Microsoft Interview Question

Find the 20 longest strings in a text file.

Interview Answers

Anonymous

Aug 28, 2012

Another way can be to just traverse the strings and keep a min b-tree to keep the minimum element on the top. When size of tree + 20, then only insert (replace) in tree, if the current string length > root of tree(min) . This will take O(log20) for each insertion and O(N) for traversal.

3

Anonymous

Oct 11, 2012

In the hash map approach described in the first answer, instead of having the word as the key, we can have the length as the key and value as the list of words with the length pointed by the key. You can use LinkedHashSet if you want sorting. Or you can maintain the largest 20 lengths in a separate data structure. This obviously is not a really optimal solution in terms of space complexity. Instead of that we can maintain a min-heap. Add first 20 words as it is. And then, if the new word has a larger length than the word at the top of the heap (smallest word as it's a min-heap) you remove the word from the heap and insert the new word into the heap.

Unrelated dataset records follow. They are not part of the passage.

File: src/core/abo_dec_conv.sv
// serial packed-decimal and binary converter, one bit per clock
`include "abo_params.svh"
module abo_dec_conv
  import abo_pkg::*;
(
  // clock and reset
  input wire logic core_clk,
  input wire logic rst_b,
  // converter side
  abo_conv_if.cvt  cv
);
  // ----------------------------------------
  // converter state
  // ----------------------------------------
  logic [`ABO_ACC_W-1:0] bin_reg, bin_next;
  logic [`ABO_ACC_W-1:0] bcd_reg, bcd_next;
  logic [5:0]            step_reg, step_next;
  logic                  busy_reg, busy_next;
  logic                  mode_reg, mode_next;
  logic                  done_reg, done_next;
  logic [`ABO_ACC_W-1:0] tmp;

  // double dabble toward decimal, reverse dabble toward binary
  always_comb begin
    tmp       = '0;
    bin_next  = bin_reg;
    bcd_next  = bcd_reg;
    step_next = step_reg;
    busy_next = busy_reg;
    mode_next = mode_reg;
    done_next = 1'b0;
    if (cv.start && !busy_reg) begin
      busy_next = 1'b1;
      mode_next = cv.to_bcd;
      step_next = '0;
      bin_next  = cv.to_bcd ? cv.operand : '0;
      bcd_next  = cv.to_bcd ? '0 : cv.operand;
    end else if (busy_reg) begin
      if (mode_reg) begin
        tmp = bcd_reg;
        for (int d = 0; d < `ABO_BCD_DIGITS; d++) begin
          if (tmp[d*4 +: 4] > 4'h4) tmp[d*4 +: 4] = tmp[d*4 +: 4] + 4'h3;
        end
        bcd_next = {tmp[`ABO_ACC_W-2:0], bin_reg[`ABO_ACC_W-1]};
        bin_next = {bin_reg[`ABO_ACC_W-2:0], 1'b0};
      end else begin
        bin_next = {bcd_reg[0], bin_reg[`ABO_ACC_W-1:1]};
        tmp      = {1'b0, bcd_reg[`ABO_ACC_W-1:1]};
        for (int d = 0; d < `ABO_BCD_DIGITS; d++) begin
          if (tmp[d*4 +: 4] > 4'h7) tmp[d*4 +: 4] = tmp[d*4 +: 4] - 4'h3;
        end
        bcd_next = tmp;
      end
      step_next = step_reg + 6'd1;
      if (step_reg == 6'(`ABO_BCD_STEPS - 1)) begin
        busy_next = 1'b0;
        done_next = 1'b1;
      end
    end
  end

  // registers only
  always_ff @(posedge core_clk or negedge rst_b) begin
    if (!rst_b) begin
      bin_reg  <= '0;
      bcd_reg  <= '0;
      step_reg <= '0;
      busy_reg <= 1'b0;
      mode_reg <= 1'b0;
      done_reg <= 1'b0;
    end else begin
      bin_reg  <= bin_next;
      bcd_reg  <= bcd_next;
      step_reg <= step_next;
      busy_reg <= busy_next;
      mode_reg <= mode_next;
      done_reg <= done_next;
    end
  end

  assign cv.done   = done_reg;
  assign cv.result = mode_reg ? bcd_reg : bin_reg;
endmodule : abo_dec_conv
## src/rxcfg_pkg.sv

```systemverilog
package rxcfg_pkg;

   // ****************************************
   // Register map
   // ****************************************
   localparam int ADDR_W = 6;
   localparam logic [ADDR_W-1:0] AUX_DEF_ADDR = 6'h09;
   localparam logic [ADDR_W-1:0] RX_CFG1_ADDR = 6'h0A;
   localparam logic [ADDR_W-1:0] RX_CFG2_ADDR = 6'h0B;
   localparam logic [7:0]        UNMAPPED_VAL = 8'h00;

   // ****************************************
   // Field layouts
   // ****************************************
   typedef struct packed {
      logic       rx_without_crc;
      logic       crc_into_fifo;
      logic       tx_modulation_select;
      logic       ext_field_detect_enable;
      logic       driver_tristate_on_keying;
      logic       rx_tolerant;
      logic       field_on_n_hi;
      logic       field_on_n_lo;
   } rxcfg_aux_type;

   typedef struct packed {
      logic       rx_channel_select;
      logic       am_demod_mixer;
      logic [2:0] lowpass_code;
      logic [2:0] zero_setting;
   } rxcfg_rx1_type;

   typedef struct packed {
      logic       receiver_low_power;
      logic       lowfreq_split_inputs;
      logic       lowfreq_on_input;
      logic       agc_enable;
      logic       agc_full_period;
      logic       agc_reset_alg;
      logic       auto_squelch;
      logic       pm_mixer_clock_source;
   } rxcfg_rx2_type;

   localparam rxcfg_aux_type AUX_DEFAULT = 8'h04;
   localparam rxcfg_rx1_type RX1_DEFAULT = 8'h00;
   localparam rxcfg_rx2_type RX2_DEFAULT = 8'h1A;

   // ****************************************
   // Timing
   // ****************************************
   localparam int  CLK_HZ          = 10_000_000;
   localparam real SQ_DELAY_US     = 18.88;
   localparam real CARRIER_HZ      = 13.56e6;
   localparam int  MRT_STEP_FC     = 64;
   localparam int  MRT_MIN_STEPS   = 4;
   localparam int  CNT_W           = 16;
   // Least time: rounded up
   localparam int  SQ_DELAY_CYC_I  =
      int'($ceil(SQ_DELAY_US * real'(CLK_HZ) / 1.0e6));
   // Timer step: period rounded down, at least one cycle
   localparam int  MRT_STEP_CYC_I  =
      (int'($floor(real'(MRT_STEP_FC) * real'(CLK_HZ) / CARRIER_HZ)) < 1)
      ? 1 : int'($floor(real'(MRT_STEP_FC) * real'(CLK_HZ) / CARRIER_HZ));
   localparam logic [CNT_W-1:0] SQ_DELAY_CYC = CNT_W'(SQ_DELAY_CYC_I);
   localparam logic [CNT_W-1:0] MRT_STEP_CYC = CNT_W'(MRT_STEP_CYC_I);
   localparam logic [7:0]       MRT_MIN     = 8'(MRT_MIN_STEPS);
   localparam logic [CNT_W-1:0] CNT_ONE     = 16'h0001;
   localparam logic [CNT_W-1:0] CNT_ZERO    = 16'h0000;

   // ****************************************
   // Squelch sequencer
   // ****************************************
   typedef enum logic [2:0] {
      SQ_IDLE   = 3'b001,
      SQ_DELAY  = 3'b010,
      SQ_ACTIVE = 3'b100
   } rxcfg_sq_state_type;

endpackage : rxcfg_pkg

```

## src/rxcfg_regs.sv

```systemverilog
`timescale 1ns/1ns
// Contract
// - Receive-without-CRC bit skips CRC check
// - REQA, WUPA, anticollision always skip CRC
// - CRC-to-FIFO bit keeps CRC bytes; output forced off while CRC check is off
// - Modulation bit: OOK or AM, preset sets
// - Enable external field detector
// - Tristate drivers during OOK keying
// - Tolerant decoder bit, default one
// - Two bits give field-on n
// - Channel bit picks single enabled channel
// - Manual mode: channel bit feeds framing
// - AM demodulator peak or mixer
// - Lowpass and zero-setting codes to filter
// - Receiver low-power mode bit
// - LF inputs differential or split
// - Route LF signal onto receiver
// - AGC window eight pulses or whole
// - AGC algorithm preset or reset
// - Auto squelch after delay until mask
// - PM mixer clock source select
// - Defaults at reset and set-default
// - Mask timer steps of 64 carrier periods
module rxcfg_regs (
   input  wire logic                         core_clk_in,
   input  wire logic                         rst_b_in,
   input  wire logic                         wr_en_in,
   input  wire logic                         rd_en_in,
   input  wire logic [rxcfg_pkg::ADDR_W-1:0] addr_in,
   input  wire logic [7:0]                   wr_data_in,
   input  wire logic                         set_default_in,
   input  wire logic                         analog_preset_in,
   input  wire logic                         preset_am_in,
   input  wire logic                         auto_no_crc_frame_in,
   input  wire logic                         ook_keying_in,
   input  wire logic                         am_enabled_in,
   input  wire logic                         pm_enabled_in,
   input  wire logic                         manual_channel_in,
   input  wire logic                         single_ended_in,
   input  wire logic                         tx_end_in,
   input  wire logic [7:0]                   mask_timer_in,
   output logic [7:0]                        rd_data_out,
   output rxcfg_pkg::rxcfg_aux_type          aux_cfg_out,
   output rxcfg_pkg::rxcfg_rx1_type          rx1_cfg_out,
   output rxcfg_pkg::rxcfg_rx2_type          rx2_cfg_out,
   output logic                              crc_check_out,
   output logic                              crc_to_fifo_out,
   output logic                              driver_tristate_out,
   output logic                              ext_field_detect_out,
   output logic [1:0]                        field_on_n_out,
   output logic                              am_channel_on_out,
   output logic                              pm_channel_on_out,
   output logic                              framing_from_pm_out,
   output logic                              pm_mix_internal_out,
   output logic                              squelch_active_out
);
   import rxcfg_pkg::*;

   // ****************************************
   // State
   // ****************************************
   typedef struct packed {
      rxcfg_aux_type       aux;
      rxcfg_rx1_type       rx1;
      rxcfg_rx2_type       rx2;
      logic [7:0]          rd_data;
      logic                crc_check;
      logic                crc_to_fifo;
      logic                tristate;
      logic                ext_fd;
      logic [1:0]          field_n;
      logic                am_on;
      logic                pm_on;
      logic                framing_pm;
      logic                pm_mix_int;
      logic                squelch;
      rxcfg_sq_state_type  sq_state;
      logic [CNT_W-1:0]    delay_cnt;
      logic [CNT_W-1:0]    mask_cnt;
   } rxcfg_state_type;

   localparam rxcfg_state_type STATE_RESET = '{
      aux:         AUX_DEFAULT,
      rx1:         RX1_DEFAULT,
      rx2:         RX2_DEFAULT,
      rd_data:     UNMAPPED_VAL,
      crc_check:   1'b1,
      crc_to_fifo: 1'b0,
      tristate:    1'b0,
      ext_fd:      1'b0,
      field_n:     2'b00,
      am_on:       1'b0,
      pm_on:       1'b0,
      framing_pm:  1'b0,
      pm_mix_int:  1'b0,
      squelch:     1'b0,
      sq_state:    SQ_IDLE,
      delay_cnt:   CNT_ZERO,
      mask_cnt:    CNT_ZERO
   };

   rxcfg_state_type state_reg;
   rxcfg_state_type state_next;
   logic [7:0]       mrt_steps;
   logic [CNT_W-1:0] mask_total;

   // ****************************************
   // Next state
   // ****************************************
   always_comb begin
      state_next = state_reg;
      mrt_steps  = (mask_timer_in < MRT_MIN) ? MRT_MIN : mask_timer_in;
      mask_total = CNT_W'(mrt_steps * MRT_STEP_CYC);

      if (analog_preset_in) begin
         state_next.aux.tx_modulation_select = preset_am_in;
      end
      if (wr_en_in) begin
         unique case (addr_in)
            AUX_DEF_ADDR: state_next.aux = rxcfg_aux_type'(wr_data_in);
            RX_CFG1_ADDR: state_next.rx1 = rxcfg_rx1_type'(wr_data_in);
            RX_CFG2_ADDR: state_next.rx2 = rxcfg_rx2_type'(wr_data_in);
            default: begin
            end
         endcase
      end
      if (set_default_in) begin
         state_next.aux = AUX_DEFAULT;
         state_next.rx1 = RX1_DEFAULT;
         state_next.rx2 = RX2_DEFAULT;
      end

      if (rd_en_in) begin
         unique case (addr_in)
            AUX_DEF_ADDR: state_next.rd_data = state_reg.aux;
            RX_CFG1_ADDR: state_next.rd_data = state_reg.rx1;
            RX_CFG2_ADDR: state_next.rd_data = state_reg.rx2;
            default:      state_next.rd_data = UNMAPPED_VAL;
         endcase
      end

      state_next.crc_check = !(state_reg.aux.rx_without_crc ||
                               auto_no_crc_frame_in);
      state_next.crc_to_fifo = state_reg.aux.crc_into_fifo &&
                               !state_next.crc_check ? 1'b0 :
                               state_reg.aux.crc_into_fifo;
      state_next.tristate = state_reg.aux.driver_tristate_on_keying &&
                            !state_reg.aux.tx_modulation_select &&
                            ook_keying_in;
      state_next.ext_fd  = state_reg.aux.ext_field_detect_enable;
      state_next.field_n = {state_reg.aux.field_on_n_hi,
                            state_reg.aux.field_on_n_lo};

      if (am_enabled_in && pm_enabled_in) begin
         state_next.am_on      = 1'b1;
         state_next.pm_on      = 1'b1;
         state_next.framing_pm = manual_channel_in ?
                                 state_reg.rx1.rx_channel_select :
                                 state_reg.framing_pm;
      end else if (am_enabled_in || pm_enabled_in) begin
         state_next.am_on      = !state_reg.rx1.rx_channel_select;
         state_next.pm_on      = state_reg.rx1.rx_channel_select;
         state_next.framing_pm = state_reg.rx1.rx_channel_select;
      end else begin
         state_next.am_on      = 1'b0;
         state_next.pm_on      = 1'b0;
         state_next.framing_pm = state_reg.framing_pm;
      end
      state_next.pm_mix_int = single_ended_in ||
                              state_reg.rx2.pm_mixer_clock_source;

      if (state_reg.mask_cnt != CNT_ZERO) begin
         state_next.mask_cnt = state_reg.mask_cnt - CNT_ONE;
      end
      unique case (state_reg.sq_state)
         SQ_IDLE: begin
            if (tx_end_in && state_reg.rx2.auto_squelch) begin
               state_next.sq_state  = SQ_DELAY;
               state_next.delay_cnt = SQ_DELAY_CYC;
               state_next.mask_cnt  = mask_total;
            end
         end
         SQ_DELAY: begin
            if (state_reg.mask_cnt <= CNT_ONE) begin
               state_next.sq_state = SQ_IDLE;
            end else if (state_reg.delay_cnt <= CNT_ONE) begin
               state_next.sq_state = SQ_ACTIVE;
               state_next.squelch  = 1'b1;
            end else begin
               state_next.delay_cnt = state_reg.delay_cnt - CNT_ONE;
            end
         end
         SQ_ACTIVE: begin
            if (state_reg.mask_cnt <= CNT_ONE) begin
               state_next.sq_state = SQ_IDLE;
               state_next.squelch  = 1'b0;
            end
         end
      endcase
      if (!state_next.rx2.auto_squelch) begin
         state_next.sq_state = SQ_IDLE;
         state_next.squelch  = 1'b0;
      end
   end

   // ****************************************
   // Registers
   // ****************************************
   // power-up defaults
   always_ff @(posedge core_clk_in or negedge rst_b_in) begin
      if (!rst_b_in) begin
         state_reg <= STATE_RESET;
      end else begin
         state_reg <= state_next;
      end
   end

   // ****************************************
   // Outputs
   // ****************************************
   // field outputs
   assign aux_cfg_out          = state_reg.aux;
   assign rx1_cfg_out          = state_reg.rx1;
   assign rx2_cfg_out          = state_reg.rx2;
   assign rd_data_out          = state_reg.rd_data;
   assign crc_check_out        = state_reg.crc_check;
   assign crc_to_fifo_out      = state_reg.crc_to_fifo;
   assign driver_tristate_out  = state_reg.tristate;
   assign ext_field_detect_out = state_reg.ext_fd;
   assign field_on_n_out       = state_reg.field_n;
   assign am_channel_on_out    = state_reg.am_on;
   assign pm_channel_on_out    = state_reg.pm_on;
   assign framing_from_pm_out  = state_reg.framing_pm;
   assign pm_mix_internal_out  = state_reg.pm_mix_int;
   assign squelch_active_out   = state_reg.squelch;

endmodule : rxcfg_regs

```

## config.mk

```make
export PLATFORM = sky130hd
export DESIGN_NAME = rxcfg_regs
export DESIGN_NICKNAME = d
export VERILOG_FILES = /design/src/rxcfg_pkg.sv /design/src/rxcfg_regs.sv
export SDC_FILE = /design/constraint.sdc
export NUM_CORES = 1
export LEC_CHECK = 0
export CAP_MARGIN = 20
export CELL_PAD_IN_SITES_DETAIL_PLACEMENT = 0
export CELL_PAD_IN_SITES_GLOBAL_PLACEMENT = 1
export CORE_AREA = 2 2 107 109
export CTS_CLUSTER_DIAMETER = 30
export DETAILED_ROUTE_END_ITERATION = 7
export DIE_AREA = 0 0 109 111
export DONT_BUFFER_PORTS = 1
export MAX_ROUTING_LAYER = met4
export PLACE_DENSITY_LB_ADDON = 0.1
export SLEW_MARGIN = 20
export SYNTH_ARGS = -nofsm -noshare
export SYNTH_HDL_FRONTEND = slang
export SYNTH_SLANG_ARGS = --single-unit
```

## constraint.sdc

```tcl
create_clock -name core_clk_in -period 2.6 [get_ports core_clk_in]
set_clock_uncertainty 0.1 [all_clocks]
set_input_delay 0 -clock core_clk_in [delete_from_list [all_inputs] [get_ports core_clk_in]]
set_output_delay 0 -clock core_clk_in [all_outputs]
set_load 0.02 [all_outputs]
```

# Word-level counts from Yosys, hierarchy flattened
# Index checks and enable logic that the tools add are counted.
# classes
magnitude_cmp	3
n_reduce_logical	25
mux	25
eq_ne	16
addsub	2
multipliers	1
# op_table
op	count
16-bit 2-to-1 mux	4
24-bit 2-to-1 mux	2
35-bit 2-to-1 mux	1
16-bit by 1-bit less-or-equal comparator with 1-bit output, second input constant	2
8-bit 2-to-1 mux	4
16-bit case mux with 2 select lines	1
16-bit by 1-bit subtractor with 16-bit output, second input constant	2
8-bit case mux with 3 select lines	1
6-bit by 4-bit equality test with 1-bit output, second input constant	3
16-bit nonzero test	1
8-bit by 6-bit multiplier with 14-bit output, second input constant	1
4-bit 2-to-1 mux	3
3-bit inequality test, second input constant	4
2-bit nonzero test	6
3-bit 2-to-1 mux	3
3-bit case mux with 3 select lines	1
8-bit by 3-bit < comparator with 1-bit output, second input constant	1
2-bit inequality test, second input constant	4
2-bit AND reduction	4
4-bit AND reduction	2
1-bit logical AND	5
1-bit 2-to-1 mux	4
4-bit inequality test, second input constant	1
3-bit by 1-bit equality test with 1-bit output, second input constant	1
other kinds (7)	11
# totals
elab_cells	106
inputBits	36
reg_bits	78

# Logic depth before layout (Yosys ltp)
# depth
word_depth	6
mapped_depth	17

# Worst setup path before layout
# OpenSTA, ideal clock, no wires.
# synth_timing
path_type	input -> register
startpoint	in mask_timer_in[4]
endpoint	reg state_reg[13] (netlist name)
arrival_ns	3.337
path_stages	17
required_ns	2.371
n_path_buf	0
slack_ns	-0.966
cell_sequence	inv_1 ha_1 nand3_1 nand2b_1 inv_1 fa_1 inv_1 ha_1 ha_1 ha_1 fa_1 a211oi_1 nor2_1 o31ai_1 a31oi_1 xnor2_1 mux2i_1
# synth_lines
item	line_no	source
start: declaration	rxcfg_regs.sv:41	input wire logic [7:0] mask_timer_in,
end signal: assignment	rxcfg_regs.sv:214	state_reg <= state_next;
end: declaration	rxcfg_regs.sv:102	rxcfg_state_type state_reg;

==> impl_results.md <==
- Synth area leader: dfrtp_1
- Setup violators final: 7
- Post-layout min period: 2930 ps
- Synth Instances: 558
- Initial antenna violation count: 0
- Die area: 12100 um2
- Multiplexer area fraction after synthesis: 5.38%
- First-pass GRT wire length: between 15 and 20 mm
- Synth Area in XOR/XNOR: 3.82%
- Hold Crit Endpoint: rx2_cfg_out[1]$_DFF_PN1_
- R2r endpoint: state_reg[23]$_DFFE_PN0P_
- PortBufs: 0
- Antenna-violating nets left: 0
- Fraction of layout cells with a size suffix above 1: 24.7%
- CP max FO: 5
- Pre-CTS setup slack: -807 ps
- Sum of negative setup slack: -2120 ps
- Slew Limit Headroom: 39.9%
- Slack of the critical path: -334 ps
- Worst EP required: 2720 ps
- Syn Std Cell Area: between 5000 and 6000 um2
- Sink Count: around 80
- Unrepaired setup endpoints after global routing: yes
- Period utilisation layout: 113%
- FMAX: approximately 340 MHz
- Yosys cell types: 58
- Die H: 111 um
- GRT Total Usage: 20.8%
- Final Hold Viols: 0
- Worst Tran Pin Value: ~900 ps
- Max-cap violations: 0
- Avg Cell Area, Syn: 9.46 um2
- Drc violations: 0
- FF-to-FF path depth: 7
- Number of flops mapped to enable cells by yosys: 0
- CP peak stage delay: 540 ps
- Vias: 3991
- Initial Util: between 40% and 50%
- GR Overflow Total: 0
- Final wirelength: between 10 and 15 mm
- CP arrival: 3050 ps
- WL per Instance: roughly 16 um
- # diodes: 0
- Synth cell count leaders: dfrtp_1, nor2_1, inv_1
- CP most frequent cell: ha_4
- Setup crit end kind: flop
- Hold crit path type: in2reg
- CTS max path bufs: 2
- Status: finished, violations left
- I/O pins: 79
- # fillers: 943
- Worst Hold Slack: 31.9 ps
- Largest net degree at the start of global routing: 79
- Layout Nets: 678
- CTS H-Tree Depth: 3
- Clock slew at reported path FFs: about 60 ps
- CP Launch Type: primary input
- Cell row count: 39
- Synth Area in Compound Gates: 13.7%
- Top cell type's share of synthesized area: approximately 34%
- Routability cong.: 0.815
- Largest family of logic cells by synthesized area: simple AND/OR/NAND/NOR gates
- Fin cells: about 740
- Synthesized-area fraction occupied by adder cells: 14.4%
- Routed vias/inst: 5.40
- Ys flop type: dfrtp_1
- Type of the worst setup path: in2reg
- Flop-to-flop setup slack: 240 ps
- Final Slew Violations: 0
- Area delta synth->final: 22.5%
- Sequential area share after synthesis: 37.1%
- TritonRoute pass-1 iters: 4
- Syn. warnings: 0
- Ys async rst share: 100%
- Worst hold path depth: 4
- R2R Path Start: state_reg[3]$_DFF_PN0_
- CTS buffer count: 9
- Iter 0 DRT Violations: 131
- Synthesis-stage register bit count: between 70 and 80
- Synth Area in Simple Gates: between 15 and 20%
- Count leader, synth: dfrtp_1
- CTS tree: built
- Crit path cell chain: inv_12 -> ha_4 -> nand3_4 -> nand2b_4 -> inv_2 -> fa_1 -> inv_2 -> ha_4 -> fa_2 -> buf_4 -> ha_4 -> a211oi_2 -> buf_4 -> o211ai_1 -> a41oi_2 -> xnor2_1 -> nand2_1 -> o21ai_1
- Clk_lat worst skew: around 340 ps
- Pwr/cell area: 810 nW/um2
- Inst Count DP: 689
- Max reg flops: 35
- Core Area: roughly 11000 um2
- Syn Nets: 645
- Worst ir drop on vdd: 0.393 mV
- Failing checks: setup timing
- LEAKAGE: 2.88 nW
- Clock root buffer: clkbuf_16
- Die X: 109 um
- Vias in the first global route: 4137
- Area contributors post-synth: dfrtp_1, ha_1, fa_1
- DP HPWL: about 8.3 mm
- HP Start: wr_en_in
- Slowest CP cell: fa_1
per-stage QoR:
stage / total power, mW / utilization [%] / cell area, um2
2_1_floorplan: 3.06 / - / 5410
3_3_place_gp: 3.60 / 50.3 / 5580
3_5_place_dp: 3.65 / 50.3 / 5580
4_1_cts: 5.19 / 57.5 / 6370
5_1_grt: 5.65 / 58.4 / 6460
6_report: 5.24 / 58.4 / 6460
report_power, final:
group / total (mW) / switching [mW] / internal [mW]
sequential: 1.75 / 0.296 / 1.45
combinational: 2.22 / 1.10 / 1.12
clock: 1.27 / 0.519 / 0.751
logic make-up (layout without fill, tap and decap cells):
logic type | Yosys count | count (layout)
AND/OR/NAND/NOR | 156 | 156
XOR/XNOR | 23 | 23
multiplexers | 27 | 27
buffers and inverters | 108 | 146
flip-flops | 78 | 78
AO/OA/AOI/OAI | 115 | 115
adder cells (fa/ha/maj) | 51 | 51
worst max-delay path by stage:
| stage | from | to | slack (ps) | depth (start not counted) |
|---|---|---|---|---|
| floorplan | mask_timer_in[6] | state_reg[13]$_DFF_PN0_ | -660 | 16 |
| global placement | mask_timer_in[7] | state_reg[13]$_DFF_PN0_ | -750 | 16 |
| detailed placement | mask_timer_in[3] | state_reg[13]$_DFF_PN0_ | -810 | 14 |
| CTS | mask_timer_in[6] | state_reg[13]$_DFF_PN0_ | -330 | 15 |
| global route | mask_timer_in[6] | state_reg[13]$_DFF_PN0_ | -520 | 16 |
| finish | mask_timer_in[6] | state_reg[12]$_DFF_PN0_ | -330 | 18 |
per-layer routing:
layer | wire length, um | part of all wire [%] | global-route usage (%)
met5 | 0 | 0 | -
met4 | 122 | 1.0 | 4.87
met3 | 536 | 4.6 | 4.12
met2 | 5750 | 49 | 34.1
met1 | 5360 | 46 | 26.4
area by class of cell:
type / instances / area, um2 / share of cell area, %
clock inverter: 6 / 71.3 / 1.10
tap: 143 / 179 / 2.77
multi-input combinational: 372 / 3120 / 48.3
sequential: 78 / 1960 / 30.3
clock buffer: 10 / 229 / 3.54
timing repair buffer: 75 / 656 / 10.1
inverter: 55 / 249 / 3.85
cell usage in the layout, fill, tap and decap left out, drive strengths merged, types with 7 or more instances in the layout:
| cell type | instances |
|---|---|
| mux2i | 16 |
| or4 | 9 |
| buf | 49 |
| a22oi | 8 |
| mux2 | 11 |
| dfrtp | 72 |
| ha | 35 |
| a21oi | 32 |
| fa | 16 |
| nor2 | 65 |
| clkbuf | 10 |
| and2 | 7 |
| xnor2 | 18 |
| o22ai | 11 |
| nand2 | 30 |
| dlygate4sd3 | 26 |
| inv | 56 |
| o21ai | 30 |
critical path, delay by kind of cell:
| kind | cells | cell delay [ps] |
|---|---|---|
| AO/OA/AOI/OAI | 4 | 590 |
| AND/OR/NAND/NOR | 3 | 320 |
| XOR/XNOR | 1 | 150 |
| buffers and inverters | 5 | 420 |
| adder cells (fa/ha/maj) | 5 | 1550 |
what timing repair did:
action | CTS | global route
buffers inserted | 4 | 5
endpoints found under the setup margin | 8 | 9
hold buffers | 27 | 0
resized for setup | 40 | 9
hold endpoints to repair | 122 | 0
pin swaps | 37 | 19
Note: power is estimated with default switching activity, not from simulation.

The heap size is always going to be 20 so you don't take much space and don't take much time to insert the word in the heap as well.

1

Anonymous

Oct 28, 2012

Correction: The min-heap version takes n.log(k) only which is O(n) only. -This looks the best solution so far.

1

Anonymous

Jan 16, 2018

Use selection rank algorithm. Expected time complexity o(n)

Anonymous

May 25, 2019

Call for the intern!

Anonymous

Oct 28, 2012

The min-heap solutions looks nice..However, it would take O(n.logn) right? On worst case, we do have to insert/delete in min-heap (log n) for every n words. Any better solution exists?? Can we use dynamic programming to find the longest word and then remove the longest word and repeat the routine for 19 more times? That would be 20times O(N) , which is better than O(n.log n). Any comments?

Anonymous

Aug 28, 2012

If you don't have to worry about space, you could use a hash with each word being the "key" and its length being the "value". Then sort bu hash by value, and choose the top 20.